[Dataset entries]
● ● ● ● ● ● ●
**src/hdl/delqa_bus_pkg.sv**
```systemverilog
// delqa host bus package: data widths, window offsets, bus owners, csr bit map
package delqa_bus_pkg;

	// ************************************************************
	// bus geometry
	localparam int DATA_W   = 16;	// q-bus data word
	localparam int SEL_W    = 2;	// byte lanes
	localparam int BDL_HI_W = 6;	// upper part of 22-bit descriptor address

	// word offsets inside the host register window
	typedef enum logic [2:0] {
		OFS_BLK     = 3'd0,	// local only: block bit
		OFS_RBDL_LO = 3'd2,
		OFS_RBDL_HI = 3'd3,
		OFS_TBDL_LO = 3'd4,
		OFS_TBDL_HI = 3'd5,
		OFS_VAR     = 3'd6,	// vector address
		OFS_CSR     = 3'd7
	} reg_ofs_e;

	// who currently holds the host window
	typedef enum logic [1:0] {
		OWN_NONE = 2'd0,
		OWN_EXT  = 2'd1,
		OWN_LOC  = 2'd2
	} bus_owner_e;

	// ************************************************************
	// csr bit positions
	localparam int CSR_RI = 15;	// receive int request
	localparam int CSR_CA = 13;	// carrier, read only
	localparam int CSR_OK = 12;	// link ok from phy
	localparam int CSR_SE = 10;	// sanity timer enable, storage only
	localparam int CSR_EL = 9;	// external loopback
	localparam int CSR_IL = 8;	// internal loopback, active low
	localparam int CSR_XI = 7;	// transmit int request
	localparam int CSR_IE = 6;	// interrupt enable
	localparam int CSR_RL = 5;	// rx list invalid
	localparam int CSR_XL = 4;	// tx list invalid
	localparam int CSR_BD = 3;	// boot/diag
	localparam int CSR_NI = 2;	// nxm interrupt
	localparam int CSR_RE = 0;	// receiver enable

endpackage

```
**src/hdl/delqa_eth_pkg.sv**
```systemverilog
// delqa ethernet side package: control register widths, offsets and status bits
package delqa_eth_pkg;

	// ************************************************************
	// ethernet window, local bus only
	typedef enum logic [3:0] {
		ETH_MODE   = 4'd0,	// mode flags + rx status
		ETH_CNT    = 4'd1,	// tx count write, rx count read
		ETH_MDVAL  = 4'd2,	// mdio data
		ETH_MDCTRL = 4'd3,	// mdio control, status in high byte
		ETH_GPR    = 4'd4	// promisc, mcast, leds
	} eth_ofs_e;

	localparam int CNT_W    = 11;	// byte count, up to 2047
	localparam int MDCTRL_W = 7;	// {wr, start, reg[4:0]}
	localparam int MDSTAT_W = 8;
	localparam int STSE_W   = 8;
	localparam int MODE_W   = 10;

	// mdio control / status bits
	localparam int MD_START = 5;	// self clearing once phy goes busy
	localparam int MD_READY = 7;	// 1 - idle, 0 - busy
	localparam int MD_LINK  = 0;	// link up

	// rx/tx status bits
	localparam int STSE_RXRDY   = 6;
	localparam int STSE_CARRIER = 7;

endpackage

```
**src/hdl/qbus_arbiter.sv**
```systemverilog
// qbus_arbiter: grants the host window to one bus and times both acknowledges
module qbus_arbiter import delqa_bus_pkg::*; (
	input  logic lwb_clk_i,
	input  logic comb_res,
	// local side
	input  logic lwb_cyc_i,
	input  logic lrg_stb_i,
	input  logic lwb_we_i,
	output logic lwb_ack_o,
	output logic lrd_req_o,	// one clock read request
	output logic lwr_req_o,	// one clock write request
	// external side
	input  logic ewb_cyc_i,
	input  logic erg_stb_i,
	input  logic ewb_we_i,
	output logic ewb_ack_o,
	output logic erd_req_o,
	output logic ewr_req_o
);

	bus_owner_e owner;
	logic [1:0] lack, eack;	// ack delay lines
	logic       lcyc, ecyc;
	logic       lstb, estb;

	assign lcyc = lwb_cyc_i & lrg_stb_i;
	assign ecyc = ewb_cyc_i & erg_stb_i;

	// ************************************************************
	// ownership, external wins a tie
	always_ff @(posedge lwb_clk_i, posedge comb_res) begin
		if (comb_res) begin
			owner <= OWN_NONE;
		end else begin
			case (owner)
				OWN_EXT: if (!ecyc) owner <= OWN_NONE;
				OWN_LOC: if (!lcyc) owner <= OWN_NONE;
				default: begin
					if (ecyc)
						owner <= OWN_EXT;
					else if (lcyc)
						owner <= OWN_LOC;
				end
			endcase
		end
	end

	// two stage ack per bus, only runs while granted
	always_ff @(posedge lwb_clk_i, posedge comb_res) begin
		if (comb_res) begin
			lack <= '0;
			eack <= '0;
		end else begin
			lack <= (owner == OWN_LOC) ? {lwb_cyc_i & lack[0], lcyc} : 2'b00;
			eack <= (owner == OWN_EXT) ? {ewb_cyc_i & eack[0], ecyc} : 2'b00;
		end
	end

	assign lwb_ack_o = lcyc & lack[1];	// drops with cyc or stb
	assign ewb_ack_o = ecyc & eack[1];

	// requests only for the owner, only until ack
	assign lstb = lcyc & (owner == OWN_LOC) & ~lwb_ack_o;
	assign estb = ecyc & (owner == OWN_EXT) & ~ewb_ack_o;

	assign lrd_req_o = lstb & ~lwb_we_i;
	assign lwr_req_o = lstb & lwb_we_i;
	assign erd_req_o = estb & ~ewb_we_i;
	assign ewr_req_o = estb & ewb_we_i;

endmodule

```
**src/hdl/host_regs.sv**
```systemverilog
// host_regs: csr, var and descriptor list address registers shared by both buses
module host_regs import delqa_bus_pkg::*, delqa_eth_pkg::*; (
	input  logic                lwb_clk_i,
	input  logic                comb_res,
	input  logic                lrd_req_i,
	input  logic                lwr_req_i,
	input  logic                erd_req_i,
	input  logic                ewr_req_i,
	input  logic [2:0]          lwb_adr_i,
	input  logic [DATA_W-1:0]   lwb_dat_i,
	input  logic [SEL_W-1:0]    lwb_sel_i,
	input  logic [2:0]          ewb_adr_i,
	input  logic [DATA_W-1:0]   ewb_dat_i,
	input  logic [SEL_W-1:0]    ewb_sel_i,
	input  logic [STSE_W-1:0]   e_stse_i,	// carrier for ca
	input  logic [MDSTAT_W-1:0] e_mdstat_i,	// link for ok
	output logic [DATA_W-1:0]   lrd_dat_o,
	output logic [DATA_W-1:0]   ewb_dat_o,
	output logic                csr_ri_o,
	output logic                csr_xi_o,
	output logic                csr_ie_o,
	output logic [3:0]          mode_bits_o	// {il, el, re, bd}
);

	logic csr_ri, csr_se, csr_el, csr_il, csr_xi, csr_ie;
	logic csr_rl, csr_xl, csr_bd, csr_ni, csr_re;
	logic blk;	// local lock on external writes

	logic [DATA_W-1:1]   rbdl_lo, tbdl_lo;	// word aligned
	logic [BDL_HI_W-1:0] rbdl_hi, tbdl_hi;
	logic                var_ms, var_id;
	logic [7:0]          var_iv;	// vector bits 9:2

	logic [DATA_W-1:0] csr;
	logic [DATA_W-1:0] win [8];	// read view of the window
	reg_ofs_e          e_ofs, l_ofs;
	logic              e_wr_lo, e_wr_hi, l_wr_lo, l_wr_hi;
	logic              allow;

	assign e_ofs   = reg_ofs_e'(ewb_adr_i);
	assign l_ofs   = reg_ofs_e'(lwb_adr_i);
	assign e_wr_lo = ewr_req_i & ewb_sel_i[0];
	assign e_wr_hi = ewr_req_i & ewb_sel_i[1];
	assign l_wr_lo = lwr_req_i & lwb_sel_i[0];
	assign l_wr_hi = lwr_req_i & lwb_sel_i[1];
	assign allow   = ~blk;

	// ************************************************************
	// read side
	always_comb begin
		csr         = '0;	// sr, pe and spare bits read 0
		csr[CSR_RI] = csr_ri;
		csr[CSR_CA] = csr_il & e_stse_i[STSE_CARRIER];
		csr[CSR_OK] = e_mdstat_i[MD_LINK];
		csr[CSR_SE] = csr_se;
		csr[CSR_EL] = csr_el;
		csr[CSR_IL] = csr_il;
		csr[CSR_XI] = csr_xi;
		csr[CSR_IE] = csr_ie;
		csr[CSR_RL] = csr_rl;
		csr[CSR_XL] = csr_xl;
		csr[CSR_BD] = csr_bd;
		csr[CSR_NI] = csr_ni;
		csr[CSR_RE] = csr_re;

		win[OFS_BLK]     = {{(DATA_W-1){1'b0}}, blk};
		win[1]           = '0;	// hole
		win[OFS_RBDL_LO] = {rbdl_lo, 1'b0};
		win[OFS_RBDL_HI] = {{(DATA_W-BDL_HI_W){1'b0}}, rbdl_hi};
		win[OFS_TBDL_LO] = {tbdl_lo, 1'b0};
		win[OFS_TBDL_HI] = {{(DATA_W-BDL_HI_W){1'b0}}, tbdl_hi};
		win[OFS_VAR]     = {var_ms, 5'b0, var_iv, 1'b0, var_id};
		win[OFS_CSR]     = csr;
	end

	// data held through ack
	always_ff @(posedge lwb_clk_i) begin
		if (erd_req_i)
			ewb_dat_o <= win[ewb_adr_i];
		if (lrd_req_i)
			lrd_dat_o <= win[lwb_adr_i];
	end

	// ************************************************************
	// address and vector storage
	always_ff @(posedge lwb_clk_i) begin
		if (e_wr_lo && allow) begin
			case (e_ofs)
				OFS_RBDL_LO: rbdl_lo[7:1] <= ewb_dat_i[7:1];
				OFS_RBDL_HI: rbdl_hi      <= ewb_dat_i[BDL_HI_W-1:0];
				OFS_TBDL_LO: tbdl_lo[7:1] <= ewb_dat_i[7:1];
				OFS_TBDL_HI: tbdl_hi      <= ewb_dat_i[BDL_HI_W-1:0];
				default: ;
			endcase
		end
		if (e_wr_hi && allow) begin
			case (e_ofs)
				OFS_RBDL_LO: rbdl_lo[DATA_W-1:8] <= ewb_dat_i[DATA_W-1:8];
				OFS_TBDL_LO: tbdl_lo[DATA_W-1:8] <= ewb_dat_i[DATA_W-1:8];
				default: ;
			endcase
		end
		// var ignores the block bit
		if (e_wr_lo && e_ofs == OFS_VAR) begin
			var_iv[5:0] <= ewb_dat_i[7:2];
			var_id      <= ewb_dat_i[0];	// identity test
		end
		if (e_wr_hi && e_ofs == OFS_VAR) begin
			var_iv[7:6] <= ewb_dat_i[9:8];
			var_ms      <= ewb_dat_i[15];
		end
	end

	// ************************************************************
	// csr and block bit
	always_ff @(posedge lwb_clk_i, posedge comb_res) begin
		if (comb_res) begin
			{csr_ri, csr_se, csr_el, csr_il, csr_xi, csr_ie} <= '0;
			{csr_bd, csr_ni, csr_re, blk} <= '0;
			csr_rl <= 1'b1;	// lists start invalid
			csr_xl <= 1'b1;
		end else begin
			// external bus, guarded by blk
			if (e_wr_lo && allow && e_ofs == OFS_CSR) begin
				csr_ie <= ewb_dat_i[CSR_IE];
				csr_re <= ewb_dat_i[CSR_RE];
				csr_bd <= ewb_dat_i[CSR_BD];
				if (ewb_dat_i[CSR_XI]) begin	// write 1 to clear
					csr_xi <= 1'b0;
					csr_ni <= 1'b0;
				end
			end
			if (e_wr_hi && allow) begin
				case (e_ofs)
					OFS_RBDL_HI: csr_rl <= 1'b0;	// list now valid
					OFS_TBDL_HI: csr_xl <= 1'b0;
					OFS_CSR: begin
						csr_il <= ewb_dat_i[CSR_IL];
						csr_el <= ewb_dat_i[CSR_EL];
						csr_se <= ewb_dat_i[CSR_SE];
						if (ewb_dat_i[CSR_RI])
							csr_ri <= 1'b0;
					end
					default: ;
				endcase
			end
			// local bus sets status directly
			if (l_wr_lo) begin
				case (l_ofs)
					OFS_BLK: blk <= lwb_dat_i[0];
					OFS_CSR: begin
						csr_ni <= lwb_dat_i[CSR_NI];
						csr_xl <= lwb_dat_i[CSR_XL];
						csr_rl <= lwb_dat_i[CSR_RL];
						csr_xi <= lwb_dat_i[CSR_XI];
					end
					default: ;
				endcase
			end
			if (l_wr_hi && l_ofs == OFS_CSR)
				csr_ri <= lwb_dat_i[CSR_RI];
		end
	end

	assign csr_ri_o    = csr_ri;
	assign csr_xi_o    = csr_xi;
	assign csr_ie_o    = csr_ie;
	assign mode_bits_o = {csr_il, csr_el, csr_re, csr_bd};

endmodule

```
**src/hdl/eth_regs.sv**
```systemverilog
// eth_regs: local-only ethernet control bank with mode decode, mdio and leds
module eth_regs import delqa_bus_pkg::*, delqa_eth_pkg::*; (
	input  logic                lwb_clk_i,
	input  logic                comb_res,
	input  logic                lwb_cyc_i,
	input  logic                let_stb_i,
	input  logic                lwb_we_i,
	input  logic [3:0]          lwb_adr_i,
	input  logic [DATA_W-1:0]   lwb_dat_i,
	input  logic [SEL_W-1:0]    lwb_sel_i,
	input  logic [3:0]          mode_bits_i,	// {il, el, re, bd} from csr
	input  logic [STSE_W-1:0]   e_stse_i,
	input  logic [CNT_W-1:0]    e_rxcntb_i,
	input  logic [DATA_W-1:0]   e_mdval_i,
	input  logic [MDSTAT_W-1:0] e_mdstat_i,
	output logic                let_ack_o,
	output logic [DATA_W-1:0]   etdat_o,
	output logic [MODE_W-1:0]   e_mode_o,
	output logic [CNT_W-1:0]    e_txcntb_o,
	output logic [DATA_W-1:0]   e_mdval_o,
	output logic [MDCTRL_W-1:0] e_mdctrl_o,
	output logic [2:0]          dev_ind_o
);

	logic       rxdon, txrdy, skipb, stpac;	// mode flags
	logic       promis, mcast;
	logic [1:0] etack;
	logic       il, el, re, bd;
	logic       intmode, intextmode, extmode, rxmode;
	logic       estb, erd, ewr;
	eth_ofs_e   ofs;

	assign {il, el, re, bd} = mode_bits_i;
	assign ofs = eth_ofs_e'(lwb_adr_i);

	// ************************************************************
	// own ack, two edges, no arbitration
	always_ff @(posedge lwb_clk_i, posedge comb_res) begin
		if (comb_res)
			etack <= '0;
		else
			etack <= {lwb_cyc_i & etack[0], lwb_cyc_i & let_stb_i};
	end

	assign let_ack_o = lwb_cyc_i & let_stb_i & etack[1];
	assign estb = lwb_cyc_i & let_stb_i & ~let_ack_o;
	assign erd  = estb & ~lwb_we_i;
	assign ewr  = estb & lwb_we_i;

	// loopback / rx mode decode
	assign intmode    = ~il & ~el & ~re;
	assign intextmode = ~il & el & ~re & ~bd;
	assign extmode    = il & el & ~re;
	assign rxmode     = re;

	assign e_mode_o = {promis, mcast, rxdon, txrdy, skipb, stpac,
		extmode, intextmode, intmode, rxmode};

	// ************************************************************
	// reads
	always_ff @(posedge lwb_clk_i) begin
		if (erd) begin
			case (ofs)
				ETH_MODE:   etdat_o <= {1'b0, e_stse_i[6:0], e_mode_o[7:0]};
				ETH_CNT:    etdat_o <= {{(DATA_W-CNT_W){1'b0}}, e_rxcntb_i};
				ETH_MDVAL:  etdat_o <= e_mdval_i;
				ETH_MDCTRL: etdat_o <= {e_mdstat_i, 1'b0, e_mdctrl_o};
				ETH_GPR:    etdat_o <= {9'b0, promis, mcast, 2'b0, dev_ind_o};
				default:    etdat_o <= '0;
			endcase
		end
	end

	// writes and self clearing bits
	always_ff @(posedge lwb_clk_i, posedge comb_res) begin
		if (comb_res) begin
			{rxdon, txrdy, skipb, stpac, promis, mcast} <= '0;
			e_txcntb_o <= '0;
			e_mdval_o  <= '0;
			e_mdctrl_o <= '0;
			dev_ind_o  <= '0;
		end else if (ewr) begin
			if (lwb_sel_i[0]) begin
				case (ofs)
					ETH_MODE:   {rxdon, txrdy, skipb, stpac} <= lwb_dat_i[7:4];
					ETH_CNT:    e_txcntb_o[7:0] <= lwb_dat_i[7:0];
					ETH_MDVAL:  e_mdval_o[7:0]  <= lwb_dat_i[7:0];
					ETH_MDCTRL: e_mdctrl_o      <= lwb_dat_i[MDCTRL_W-1:0];
					ETH_GPR: begin
						promis    <= lwb_dat_i[6];
						mcast     <= lwb_dat_i[5];
						dev_ind_o <= lwb_dat_i[2:0];	// leds
					end
					default: ;
				endcase
			end
			if (lwb_sel_i[1]) begin
				case (ofs)
					ETH_CNT:   e_txcntb_o[CNT_W-1:8] <= lwb_dat_i[CNT_W-1:8];
					ETH_MDVAL: e_mdval_o[DATA_W-1:8] <= lwb_dat_i[DATA_W-1:8];
					default: ;
				endcase
			end
		end else begin
			if (!e_stse_i[STSE_RXRDY])	// rx buffer released
				rxdon <= 1'b0;
			if (!e_mdstat_i[MD_READY])	// mdio picked up the start
				e_mdctrl_o[MD_START] <= 1'b0;
		end
	end

endmodule

```
**src/hdl/int_ctrl.sv**
```systemverilog
// int_ctrl: edge detect on rx/tx requests and the q-bus irq latch
module int_ctrl (
	input  logic lwb_clk_i,
	input  logic comb_res,
	input  logic ri_i,
	input  logic xi_i,
	input  logic ie_i,
	input  logic iack_i,	// vector taken
	output logic irq_o
);

	logic req, req_d;

	assign req = ri_i | xi_i;

	always_ff @(posedge lwb_clk_i, posedge comb_res) begin
		if (comb_res) begin
			req_d <= 1'b0;
			irq_o <= 1'b0;
		end else begin
			req_d <= req;
			if (iack_i || !ie_i)	// served or masked
				irq_o <= 1'b0;
			else if (req && !req_d)	// new request only
				irq_o <= 1'b1;
		end
	end

endmodule

```
**src/hdl/delqa_regs.sv**
```systemverilog
// delqa_regs: delqa register file top, arbiter, host and ethernet banks, interrupt
module delqa_regs import delqa_bus_pkg::*, delqa_eth_pkg::*; (
	input  logic                lwb_clk_i,
	input  logic                comb_res,
	// local processor bus
	input  logic [3:0]          lwb_adr_i,
	input  logic [DATA_W-1:0]   lwb_dat_i,
	output logic [DATA_W-1:0]   lwb_dat_o,
	input  logic                lwb_cyc_i,
	input  logic                lwb_we_i,
	input  logic [SEL_W-1:0]    lwb_sel_i,
	input  logic                lrg_stb_i,	// host window
	input  logic                let_stb_i,	// ethernet window
	output logic                lwb_ack_o,
	// external host bus
	input  logic [2:0]          ewb_adr_i,
	input  logic [DATA_W-1:0]   ewb_dat_i,
	output logic [DATA_W-1:0]   ewb_dat_o,
	input  logic                ewb_cyc_i,
	input  logic                ewb_we_i,
	input  logic [SEL_W-1:0]    ewb_sel_i,
	input  logic                erg_stb_i,
	output logic                ewb_ack_o,
	input  logic                iack_i,
	output logic                irq_o,
	// ethernet core
	output logic [MODE_W-1:0]   e_mode_o,
	input  logic [STSE_W-1:0]   e_stse_i,
	output logic [CNT_W-1:0]    e_txcntb_o,
	input  logic [CNT_W-1:0]    e_rxcntb_i,
	output logic [DATA_W-1:0]   e_mdval_o,
	input  logic [DATA_W-1:0]   e_mdval_i,
	output logic [MDCTRL_W-1:0] e_mdctrl_o,
	input  logic [MDSTAT_W-1:0] e_mdstat_i,
	output logic [2:0]          dev_ind_o
);

	logic              lrg_ack, let_ack;
	logic              lrd_req, lwr_req, erd_req, ewr_req;
	logic [DATA_W-1:0] lrd_dat, etdat;
	logic              csr_ri, csr_xi, csr_ie;
	logic [3:0]        mode_bits;

	// ************************************************************
	// front end
	qbus_arbiter u_arb (
		.lwb_clk_i (lwb_clk_i),
		.comb_res  (comb_res),
		.lwb_cyc_i (lwb_cyc_i),
		.lrg_stb_i (lrg_stb_i),
		.lwb_we_i  (lwb_we_i),
		.lwb_ack_o (lrg_ack),
		.lrd_req_o (lrd_req),
		.lwr_req_o (lwr_req),
		.ewb_cyc_i (ewb_cyc_i),
		.erg_stb_i (erg_stb_i),
		.ewb_we_i  (ewb_we_i),
		.ewb_ack_o (ewb_ack_o),
		.erd_req_o (erd_req),
		.ewr_req_o (ewr_req)
	);

	// register stage
	host_regs u_host (
		.lwb_clk_i   (lwb_clk_i),
		.comb_res    (comb_res),
		.lrd_req_i   (lrd_req),
		.lwr_req_i   (lwr_req),
		.erd_req_i   (erd_req),
		.ewr_req_i   (ewr_req),
		.lwb_adr_i   (lwb_adr_i[2:0]),
		.lwb_dat_i   (lwb_dat_i),
		.lwb_sel_i   (lwb_sel_i),
		.ewb_adr_i   (ewb_adr_i),
		.ewb_dat_i   (ewb_dat_i),
		.ewb_sel_i   (ewb_sel_i),
		.e_stse_i    (e_stse_i),
		.e_mdstat_i  (e_mdstat_i),
		.lrd_dat_o   (lrd_dat),
		.ewb_dat_o   (ewb_dat_o),
		.csr_ri_o    (csr_ri),
		.csr_xi_o    (csr_xi),
		.csr_ie_o    (csr_ie),
		.mode_bits_o (mode_bits)
	);

	// ethernet bank beside the register stage
	eth_regs u_eth (
		.lwb_clk_i   (lwb_clk_i),
		.comb_res    (comb_res),
		.lwb_cyc_i   (lwb_cyc_i),
		.let_stb_i   (let_stb_i),
		.lwb_we_i    (lwb_we_i),
		.lwb_adr_i   (lwb_adr_i),
		.lwb_dat_i   (lwb_dat_i),
		.lwb_sel_i   (lwb_sel_i),
		.mode_bits_i (mode_bits),
		.e_stse_i    (e_stse_i),
		.e_rxcntb_i  (e_rxcntb_i),
		.e_mdval_i   (e_mdval_i),
		.e_mdstat_i  (e_mdstat_i),
		.let_ack_o   (let_ack),
		.etdat_o     (etdat),
		.e_mode_o    (e_mode_o),
		.e_txcntb_o  (e_txcntb_o),
		.e_mdval_o   (e_mdval_o),
		.e_mdctrl_o  (e_mdctrl_o),
		.dev_ind_o   (dev_ind_o)
	);

	// interrupt stage
	int_ctrl u_int (
		.lwb_clk_i (lwb_clk_i),
		.comb_res  (comb_res),
		.ri_i      (csr_ri),
		.xi_i      (csr_xi),
		.ie_i      (csr_ie),
		.iack_i    (iack_i),
		.irq_o     (irq_o)
	);

	// local read mux, host window has priority
	assign lwb_dat_o = lrg_stb_i ? lrd_dat : etdat;
	assign lwb_ack_o = lrg_ack | let_ack;

endmodule

```
**config.mk**
```make
export PLATFORM = sky130hd
export DESIGN_NAME = delqa_regs
export DESIGN_NICKNAME = d
export VERILOG_FILES = /design/src/hdl/delqa_bus_pkg.sv /design/src/hdl/delqa_eth_pkg.sv /design/src/hdl/qbus_arbiter.sv /design/src/hdl/host_regs.sv /design/src/hdl/eth_regs.sv /design/src/hdl/int_ctrl.sv /design/src/hdl/delqa_regs.sv
export SDC_FILE = /design/constraint.sdc
export NUM_CORES = 1
export LEC_CHECK = 0
export BUFFER_PORTS_ARGS = -buffer_cell sky130_fd_sc_hd__buf_2
export CORE_ASPECT_RATIO = 0.6
export CORE_MARGIN = 4
export CORE_UTILIZATION = 49
export CTS_CLUSTER_SIZE = 10
export DETAILED_ROUTE_END_ITERATION = 10
export PLACE_DENSITY = 0.76
export RECOVER_POWER = 50
export SYNTH_ARGS = -nofsm -noshare
export SYNTH_HDL_FRONTEND = slang
export SYNTH_HIERARCHICAL = 1
export SYNTH_SLANG_ARGS = --single-unit
export TNS_END_PERCENT = 100
```
**constraint.sdc**
```tcl
create_clock -name lwb_clk_i -period 2.3 [get_ports lwb_clk_i]
set_input_delay 0.345 -clock lwb_clk_i [delete_from_list [all_inputs] [get_ports lwb_clk_i]]
set_output_delay 0.345 -clock lwb_clk_i [all_outputs]
set_load 0.05 [all_outputs]
```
● ● ● ● ● ● ●
**Exercise details**
Which lines of the data include "window"? Copy each of them.

**Worked solution**
// delqa host bus package: data widths, window offsets, bus owners, csr bit map
	// word offsets inside the host register window
	// who currently holds the host window
	// ethernet window, local bus only
// qbus_arbiter: grants the host window to one bus and times both acknowledges
	logic [DATA_W-1:0] win [8];	// read view of the window
	input  logic                lrg_stb_i,	// host window
	input  logic                let_stb_i,	// ethernet window
	// local read mux, host window has priority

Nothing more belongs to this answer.